Have you entered Goblin Mode yet? The movement, or mood, has been described as the natural manifestation of almost three years spent living in a pandemic. All those behaviours – bingeing junk food and bad TV, never getting dressed, treating showers as optional – have remained even as lockdown has ended. And they’re now being celebrated. Goblins, after all, enjoy a bit of transgressive fun.
The mode, first used on Twitter over a decade ago, then Reddit, has, since February this year, quickly spread across TikTok, in memes and hashtags and active demonstrations, to enter mainstream discourse.
Why be #ThatGirl when you can be a goblin?Credit:iStock
And while it can encompass every demographic, there is a gendered layer to Goblin Mode.
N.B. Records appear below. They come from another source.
<file path="config.mk">
export PLATFORM = sky130hd
export DESIGN_NAME = maxunpool_stream
export DESIGN_NICKNAME = d
export VERILOG_FILES = /design/src/rtl/maxunpool_stream.sv
export SDC_FILE = /design/constraint.sdc
export NUM_CORES = 1
export LEC_CHECK = 0
export CORE_MARGIN = 1
export CORE_UTILIZATION = 25
export CTS_BUF_LIST = sky130_fd_sc_hd__clkbuf_4 sky130_fd_sc_hd__clkbuf_8
export DETAILED_ROUTE_END_ITERATION = 7
export GPL_ROUTABILITY_DRIVEN = 0
export MAX_ROUTING_LAYER = met4
export PLACE_DENSITY = 0.46
export SETUP_SLACK_MARGIN = 0.4
export SYNTH_ARGS = -nofsm -noshare
export SYNTH_HDL_FRONTEND = slang
export SYNTH_SLANG_ARGS = --single-unit
</file>
<file path="constraint.sdc">
create_clock -name clk -period 4.6 [get_ports clk]
set_input_delay 0.92 -clock clk [delete_from_list [all_inputs] [get_ports clk]]
set_output_delay 0.92 -clock clk [all_outputs]
set_load 0.01 [all_outputs]
</file>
It’s mostly women who are made gleeful by wearing pyjamas (read: a t-shirt over undies) full-time, exiting their room to guzzle Coke from the bottle at 7am, between episodes of 90 Day Fiancé. And Is It Cake?
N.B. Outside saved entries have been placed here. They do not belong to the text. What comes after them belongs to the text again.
**src/rtl/chip_despreader.sv**
```systemverilog
// Chip despreader: collects 32-chip words, picks the nearest of 16 reference sequences.
// Optional saturating error counter port enabled by CHIP_DESPREADER_ERRCNT_EN.
module chip_despreader #(
  parameter int MAX_DIST = 10
) (
  input  logic       inClock,
  input  logic       inReset,
  input  logic       inChip,
  input  logic       inChipValid,
  input  logic       inSync,
  input  logic       inSymbolReady,
  output logic [3:0] outSymbol,
  output logic       outSymbolValid,
  output logic       outSymbolError,
  output logic       outOverrun,
`ifdef CHIP_DESPREADER_ERRCNT_EN
  output logic [7:0] outErrorCount,
`endif
  output logic       outBusy
);

  typedef enum logic [1:0] {
    COLLECT = 2'd0,
    SEARCH  = 2'd1,
    OUTPUT  = 2'd2
  } stateType;

  // Reference S0 written as received: bit 31 of the literal is chip 0.
  localparam logic [31:0] S0_TEXT = 32'b11011001110000110101001000101110;

  function automatic logic [31:0] refSeq(input logic [3:0] k);
    logic [31:0] seq;
    logic [4:0]  src;
    seq = '0;
    for (int i = 0; i < 32; i++) begin
      src    = 5'(i) - {k[2:0], 2'b00};
      seq[i] = S0_TEXT[5'd31 - src];
    end
    if (k[3]) seq = seq ^ 32'hAAAA_AAAA;
    return seq;
  endfunction

  function automatic logic [5:0] popCount(input logic [31:0] v);
    logic [5:0] c;
    c = '0;
    for (int i = 0; i < 32; i++) c = c + {5'd0, v[i]};
    return c;
  endfunction

  stateType    state_q, state_d;
  logic [4:0]  chipCount_q, chipCount_d;
  logic [31:0] word_q, word_d;
  logic [31:0] hold_q, hold_d;
  logic [3:0]  searchIdx_q, searchIdx_d;
  logic [5:0]  dist_q, dist_d;
  logic [3:0]  distK_q, distK_d;
  logic        distValid_q, distValid_d;
  logic [5:0]  bestDist_q, bestDist_d;
  logic [3:0]  bestK_q, bestK_d;
  logic [3:0]  symbol_q, symbol_d;
  logic        symValid_q, symValid_d;
  logic        symErr_q, symErr_d;
  logic        overrun_q, overrun_d;
`ifdef CHIP_DESPREADER_ERRCNT_EN
  logic [7:0]  errCount_q, errCount_d;
`endif

  logic [4:0] chipIdx;
  logic       wordDone;
  logic       holdLoad;
  logic       takeNew;
  logic       accepted;

  always_comb begin
    state_d     = state_q;
    chipCount_d = chipCount_q;
    word_d      = word_q;
    hold_d      = hold_q;
    searchIdx_d = searchIdx_q;
    dist_d      = dist_q;
    distK_d     = distK_q;
    distValid_d = 1'b0;
    bestDist_d  = bestDist_q;
    bestK_d     = bestK_q;
    symbol_d    = symbol_q;
    symValid_d  = symValid_q;
    symErr_d    = symErr_q;
    overrun_d   = 1'b0;
`ifdef CHIP_DESPREADER_ERRCNT_EN
    errCount_d  = errCount_q;
`endif
    chipIdx  = inSync ? 5'd0 : chipCount_q;
    wordDone = inChipValid && !inSync && (chipCount_q == 5'd31);
    holdLoad = wordDone && (state_q == COLLECT);
    accepted = symValid_q && inSymbolReady;

    // Sync throws away the partial word; a chip arriving with it becomes chip 0.
    if (inSync) begin
      word_d      = '0;
      chipCount_d = '0;
    end
    if (inChipValid) begin
      word_d[chipIdx] = inChip;
      chipCount_d     = chipIdx + 5'd1;
    end
    if (holdLoad) hold_d = word_d;
    overrun_d = wordDone && (state_q != COLLECT);

    case (state_q)
      COLLECT: if (holdLoad) begin
        state_d     = SEARCH;
        searchIdx_d = '0;
      end
      SEARCH: begin
        searchIdx_d = searchIdx_q + 4'd1;
        if (searchIdx_q == 4'd15) state_d = OUTPUT;
      end
      OUTPUT: if (accepted) state_d = COLLECT;
      default: state_d = COLLECT;
    endcase

    // Distance is registered one cycle before the running-minimum compare.
    if (state_q == SEARCH) begin
      dist_d      = popCount(hold_q ^ refSeq(searchIdx_q));
      distK_d     = searchIdx_q;
      distValid_d = 1'b1;
    end
    takeNew = distValid_q && ((distK_q == 4'd0) || (dist_q < bestDist_q));
    if (takeNew) begin
      bestDist_d = dist_q;
      bestK_d    = distK_q;
    end

    if (accepted) symValid_d = 1'b0;
    if (distValid_q && (distK_q == 4'd15)) begin
      symValid_d = 1'b1;
      symbol_d   = bestK_d;
      symErr_d   = int'(bestDist_d) > MAX_DIST;
    end
`ifdef CHIP_DESPREADER_ERRCNT_EN
    if (accepted && symErr_q && (errCount_q != 8'hFF)) errCount_d = errCount_q + 8'd1;
`endif
  end

  always_ff @(posedge inClock or negedge inReset) begin
    if (!inReset) begin
      state_q     <= COLLECT;
      chipCount_q <= '0;
      word_q      <= '0;
      hold_q      <= '0;
      searchIdx_q <= '0;
      dist_q      <= '0;
      distK_q     <= '0;
      distValid_q <= 1'b0;
      bestDist_q  <= '0;
      bestK_q     <= '0;
      symbol_q    <= '0;
      symValid_q  <= 1'b0;
      symErr_q    <= 1'b0;
      overrun_q   <= 1'b0;
`ifdef CHIP_DESPREADER_ERRCNT_EN
      errCount_q  <= '0;
`endif
    end else begin
      state_q     <= state_d;
      chipCount_q <= chipCount_d;
      word_q      <= word_d;
      hold_q      <= hold_d;
      searchIdx_q <= searchIdx_d;
      dist_q      <= dist_d;
      distK_q     <= distK_d;
      distValid_q <= distValid_d;
      bestDist_q  <= bestDist_d;
      bestK_q     <= bestK_d;
      symbol_q    <= symbol_d;
      symValid_q  <= symValid_d;
      symErr_q    <= symErr_d;
      overrun_q   <= overrun_d;
`ifdef CHIP_DESPREADER_ERRCNT_EN
      errCount_q  <= errCount_d;
`endif
    end
  end

  assign outSymbol      = symbol_q;
  assign outSymbolValid = symValid_q;
  assign outSymbolError = symErr_q;
  assign outOverrun     = overrun_q;
  assign outBusy        = (state_q != COLLECT);
`ifdef CHIP_DESPREADER_ERRCNT_EN
  assign outErrorCount  = errCount_q;
`endif

endmodule

```
**config.mk**
```make
export PLATFORM = sky130hd
export DESIGN_NAME = chip_despreader
export DESIGN_NICKNAME = d
export VERILOG_FILES = /design/src/rtl/chip_despreader.sv
export SDC_FILE = /design/constraint.sdc
export NUM_CORES = 1
export LEC_CHECK = 0
export BUFFER_PORTS_ARGS = -buffer_cell sky130_fd_sc_hd__clkbuf_2
export CORE_MARGIN = 10
export CORE_UTILIZATION = 50
export CTS_BUF_LIST = sky130_fd_sc_hd__clkbuf_8
export DETAILED_ROUTE_END_ITERATION = 10
export PLACE_DENSITY = 0.67
export SLEW_MARGIN = 30
export SYNTH_ARGS = -nofsm -noshare
export SYNTH_HDL_FRONTEND = slang
export SYNTH_SLANG_ARGS = --single-unit
export TNS_END_PERCENT = 30
```
**constraint.sdc**
```tcl
create_clock -name inClock -period 18.04 [get_ports inClock]
set_input_delay 5.412 -clock inClock [delete_from_list [all_inputs] [get_ports inClock]]
set_output_delay 5.412 -clock inClock [all_outputs]
set_load 0.1 [all_outputs]
```
# == Yosys cells after proc, flatten, opt, wreduce, memory -nomap -nowiden ==
# Memory sizes are Yosys's and may differ from the RTL's.
# Cells that the tools add are included.
# word_totals
word_cells,258
reg_bits,103
memories,32
mem_bits_ro,1024
# op_classes
bitwise_logic,2
muxes,52
n_addsub,97
n_reduce_logical,17
eq_ne,8
order_cmp,36
# memory_table
name,depth,word_bits,read_ports,rd_clocked_by_memory_dff,write_ports,line,text
(name not given),32,1,1,0,0,37,seq[i] = S0_TEXT[5'd31 - src];
(name not given),32,1,1,0,0,37,
(name not given),32,1,1,0,0,37,
(name not given),32,1,1,0,0,37,
(name not given),32,1,1,0,0,37,
(name not given),32,1,1,0,0,37,
26 more memories,-,-,-,-,-,-,
# op_table
operator,n
subtractor 5 bit (first input constant),48
less-than comparator 5 x 6 -> 1 bit (second input constant),33
adder 6 x 1 -> 6 bit,26
two-way mux 32 bit,4
subtractor 4 x 5 -> 5 bit (first input constant),8
two-way mux 1 bit,36
bitwise mux 32 bit,1
bitwise XOR 32 bit,1
subtractor 3 x 5 -> 5 bit (first input constant),4
inverter 16 bit,1
two-way mux 5 bit,2
subtractor 1 x 5 -> 5 bit (first input constant),2
subtractor 2 x 5 -> 5 bit (first input constant),2
equality test 4 bit (second input constant),2
logical AND 1 bit,8
two-way mux 4 bit,2
case mux 4 bit (2 select lines),1
adder 5 x 1 -> 6 bit,1
> comparator 6 x 4 -> 1 bit (second input constant),1
less-than comparator 6 bit,1
two-way mux 2 bit,3
two-way mux 6 bit,1
inequality test 2 bit (second input constant),3
case mux 2 bit (3 select lines),1
18 further kinds,20

# == Longest topological paths before layout ==
# logic_depth
word_depth,39
depth_mapped,20
depth_no_buf,20

# == Least setup slack after synthesis ==
# OpenSTA, ideal clock, no wires.
# synth_path
kind,input-to-reg
from,input port inSync
to,register hold_q[11]
path_stages,8
n_path_buf,1
required_ns,17.915
arrival_ns,6.923
setup_slack_ns,10.993
cell_sequence,clkbuf_1 -> nand2b_1 -> inv_1 -> ha_1 -> nand2_1 -> nor2_1 -> mux2_2 -> mux2_2
# synth_via
elab_chain_cells,7
word_cells_on_any_way,13
# synth_rtl
item,line,text
"start, declared",10,"input logic inSync,"
two-way mux 5 bit,-,
less-than comparator 5 x 6 -> 1 bit (not written as such) / greater-or-equal comparator 5 x 1 -> 1 bit (equally long branches),103,word_d[chipIdx] = inChip;
logical AND 1 bit (not written as such),103,
two-way mux 1 bit (not written as such),103,
demux 1 bit (select 5 bit),103,
bitwise mux 32 bit,103,
two-way mux 32 bit (*),102,if (inChipValid) begin
via word_d[11],52,"logic [31:0] word_q, word_d;"
"end signal, assigned",168,hold_q <= hold_d;
"end, declared",53,"logic [31:0] hold_q, hold_d;"
# The timed path passes the listed nets; every way through them passes the cells marked *.
# A chain may end at the register's enable or synchronous reset.

# == Worst setup path in the final report ==
# Same ends and word-level chain as after synthesis.

==> out/qor.txt <==
status -> finished, final reports clean
share of layout cells above drive strength 1 -> 20.1%
crit path to -> hold_q[11]$_DFFE_PN0P_
asr flop ratio synth -> 100%
r2r setup slk -> 11.41 ns
Syn Std Cell Area -> 6070 sq um
Clock Tree Buf Depth -> 2
Remaining DRCs -> 0
Vias -> 3846
final WL -> 11900 um
final RePlAce weighted congestion -> 0.867
# resized after CTS -> 0
startpoint class of the critical path -> primary input
Ys Warns -> 0
peak supply drop -> 0.0000324 V
Worst R2R Path Depth -> 19
largest net degree at the start of global routing -> 60
Hold Violations, Final -> 0
DIE AREA -> 16900 sq um
Metal-1 WL -> 5650 um
CP bufs+invs -> 2
slew margin rel. -> 43.0%
final clock skew -> 0.00724 ns
Detail Placement HPWL -> 8510 um
setup TNS -> 0 ns
Syn Area/Cell -> 10.9 sq um
IO Pins -> 14
Main synth FF type -> dfrtp_1
crit path capture type -> register
Data required, critical path -> 18.32 ns
clock buffer count from CTS -> 9
slowest CP cell -> clkbuf_2
CTS sink count -> 103
core area -> 12000 sq um
critical-path cell list -> clkbuf_2 -> nand2b_1 -> inv_1 -> ha_1 -> nand2_1 -> nor2_1 -> mux2_2 -> mux2_2
initial DRC count -> 226
fin crit share -> 41.3%
CTS tree -> built
sequential-to-total area share from yosys stat -> 42.5%
# diodes -> 0
most common cell in the synthesized netlist -> dfrtp_1
Crit Reg-Reg Endpoint -> dist_q[4]$_DFFE_PN0P_
Synth Instances -> 559
CP delay by family, top -> simple AND/OR/NAND/NOR gates
root buf cell -> clkbuf_8
Synth area leaders -> dfrtp_1 42%, mux2_2 14%, fa_1 7.9%, xnor2_1 5.2%, ha_1 4.7%
Clock Latency Late Sink -> 0.38 ns
gr usage total -> 15.4%
Die X -> 130 um
initial antenna violation count -> 0
Post-synth EDFFs -> 0
kind of critical path -> in2reg
unrepaired setup endpoints after global routing -> no
Syn-to-layout area delta -> 6.56%
Worst R2R Start -> searchIdx_q[0]$_DFFE_PN0P_
Levels on crit path -> 8
Worst-path clk slew -> 0.10 ns
global-route wire length before repair -> 20500 um
wire length per cell -> 16.6 um
# setup viols final -> 0
Crit path arrival time -> 7.73 ns
Post-CTS Hold Fix Bufs -> 0
Rows -> 40
DR WL met3 -> 399 um
WL met2 -> 5620 um
CP max FO -> 40
Synth top area share -> 42.5%
Yosys top cell by area -> dfrtp_1
grt ovf -> 0
Synth Net Count -> 612
Most common cell on crit path -> mux2_2
max incr delay on CP -> 0.48 ns
number of library cell types mapped by synthesis -> 37
vias per cell -> 5.39
crit path time final -> 7.46 ns
Post-synth top cells -> 103 x dfrtp_1, 75 x mux2_2, 55 x nor2_1
max_cap viols -> 0
Highest Signal Layer -> met4
postcts setup bufs -> 0
effective utilization at floorplan -> 50.7%
Cell Pwr Density -> 63.9 nW/um^2
# port buffers -> 13
crit path from -> inSync
fin nets -> 614
worst slew pin tran -> 0.855 ns
max-slew violations -> 0
fin util -> 54.1%
die height -> 130 um
fmax -> 134 MHz
1st-pass router iterations -> 4
vias in the first global route -> 4071
Antenna Nets Post-Route -> 0
Hold Crit Class -> reg2reg
Yosys reg bits -> 103
H-Tree Depth -> 3
Leakage -> 3.11 nW
[cell usage in the layout (no fill, tap or decap), drive strengths merged, types with 4 or more instances in the layout]
master	n
dfrtp	103
mux2	78
nor2	55
nor2b	38
inv	37
nand2	37
xnor2	36
o21ai	25
fa	24
ha	23
clkbuf	22
xor2	20
a21oi	20
nand3	6
mux2i	5
nand2b	4
buf	4
clkinv	4
[how the worst min path moves through the flow]
stage	from	to	slack, ns	depth (start not counted)
2_1_floorplan	state_q[1]$_DFFE_PN0P_	state_q[1]$_DFFE_PN0P_	0.46	2
3_3_place_gp	state_q[1]$_DFFE_PN0P_	state_q[1]$_DFFE_PN0P_	0.48	2
3_5_place_dp	bestK_q[2]$_DFF_PN0_	bestK_q[2]$_DFF_PN0_	0.48	1
4_1_cts	bestK_q[2]$_DFF_PN0_	bestK_q[2]$_DFF_PN0_	0.50	1
5_1_grt	bestK_q[0]$_DFF_PN0_	bestK_q[0]$_DFF_PN0_	0.52	1
6_report	bestK_q[3]$_DFF_PN0_	bestK_q[3]$_DFF_PN0_	0.50	1
[per-stage QoR]
stage	total power, mW	hold WS (ns)	worst slack (ns)	cell area [sq um]	std cells
2_1_floorplan	0.246	0.455	10.99	6070	559
4_1_cts	0.417	0.504	10.63	6470	713
3_3_place_gp	0.254	0.477	10.24	6230	697
3_5_place_dp	0.254	0.479	10.21	6240	697
5_1_grt	0.429	0.520	10.44	6470	713
6_report	0.414	0.502	10.58	6470	713
[cell type report]
class	count	area (sq um)
tap	147	184
clock inverter	6	93.8
sequential	103	2580
inverter	38	143
fill	1032	5490
timing repair buffer	16	90.1
multi-input combinational	393	3240
clock buffer	10	138
[flip-flops by register name, indices dropped and copies added, names as in the netlist]
name            flops
outOverrun          1
outSymbolError      1
outSymbolValid      1
hold_q             32
word_q             32
bestK_q             4
searchIdx_q         4
chipCount_q         5
state_q             2
dist_q              6
distK_q             4
bestDist_q          6
distValid_q         1
outSymbol           4
[power by group]
part | leakage [nW] | internal (mW) | total (mW) | switching, mW
Sequential | 1.41 | 0.232 | 0.233 | 0.000891
Combinational | 1.58 | 0.00319 | 0.0160 | 0.0128
Clock | 0.113 | 0.0826 | 0.164 | 0.0819
[kinds of logic (layout without fill, tap and decap cells)]
family | after synthesis | count (layout) | share of synthesized area, %
xor+xnor | 56 | 56 | 8.08
fa+ha+maj | 49 | 49 | 13.0
flops | 103 | 103 | 42.5
compound gates | 55 | 55 | 4.93
simple gates | 150 | 150 | 11.9
mux | 83 | 83 | 15.5
buf+inv | 63 | 70 | 4.14
[metal layers]
| layer | vias to the layer above | GRT usage, % |
|---|---|---|
| met3 | 15 | 3.53 |
| met2 | 46 | 24.3 |
| li1 | 1822 | - |
| met1 | 1963 | 20.5 |
| met5 | - | 0 |
| met4 | 0 | 5.09 |
Note: power is estimated with default switching activity, not from simulation.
If they do appear on the couch, it’s only to hunt for stale Twisties, while picking out crumbs from their bra. That is, if they’re wearing one.
These almost feral activities are signifiers of the mode that represents, in part, a backlash to the impossible standards prescribed, or at least promoted, on Instagram, where another trend, unofficially known as #ThatGirl has splattered all over feeds.
That Girl drinks celery juice, takes perfect photos of her Acai muesli bowl, performs gentle, yogic stretches on the beach at dawn for her followers and lives in high end athleisure. She loves holding up both arms to sun-dappled tree tops while forest bathing and she is big on self-improvement, which is ironic, because her skin is glass and her body is hard as concrete. That Girl has a 10-step skin cleansing routine she can happily show you and never has split ends, having perfected the art of the bowl method for washing hair. And perhaps more pointedly, she tells you that you can do it too, because it’s easy. Is it any wonder, then, that after a worldwide plague, young women are looking for something else?
Creative director and digital artist, Matthew Daniel Siskin, who developed Beyonce’s website and worked to develop the online presence of The Row, the designer fashion label from Mary Kate and Ashley Olsen, (two women, it must be said, who’ve remained steeped in Goblin Mode since 2010) believes Goblin Mode is cause for some celebration.
″Kids – and beyond – are especially exhausted from being sold dead, ‘Goop’ aesthetics; an idealism nobody really asked for and that has no pulse anyway,” he says. “A 21-year-old girl actively working to be less beautiful and eat terribly creates its own anti-aesthetic, the same way early days punk did.”
The 1970s Punk movement, Boomers will remember, was about giving the finger to not just the establishment, but anti-consumerist ideals as well.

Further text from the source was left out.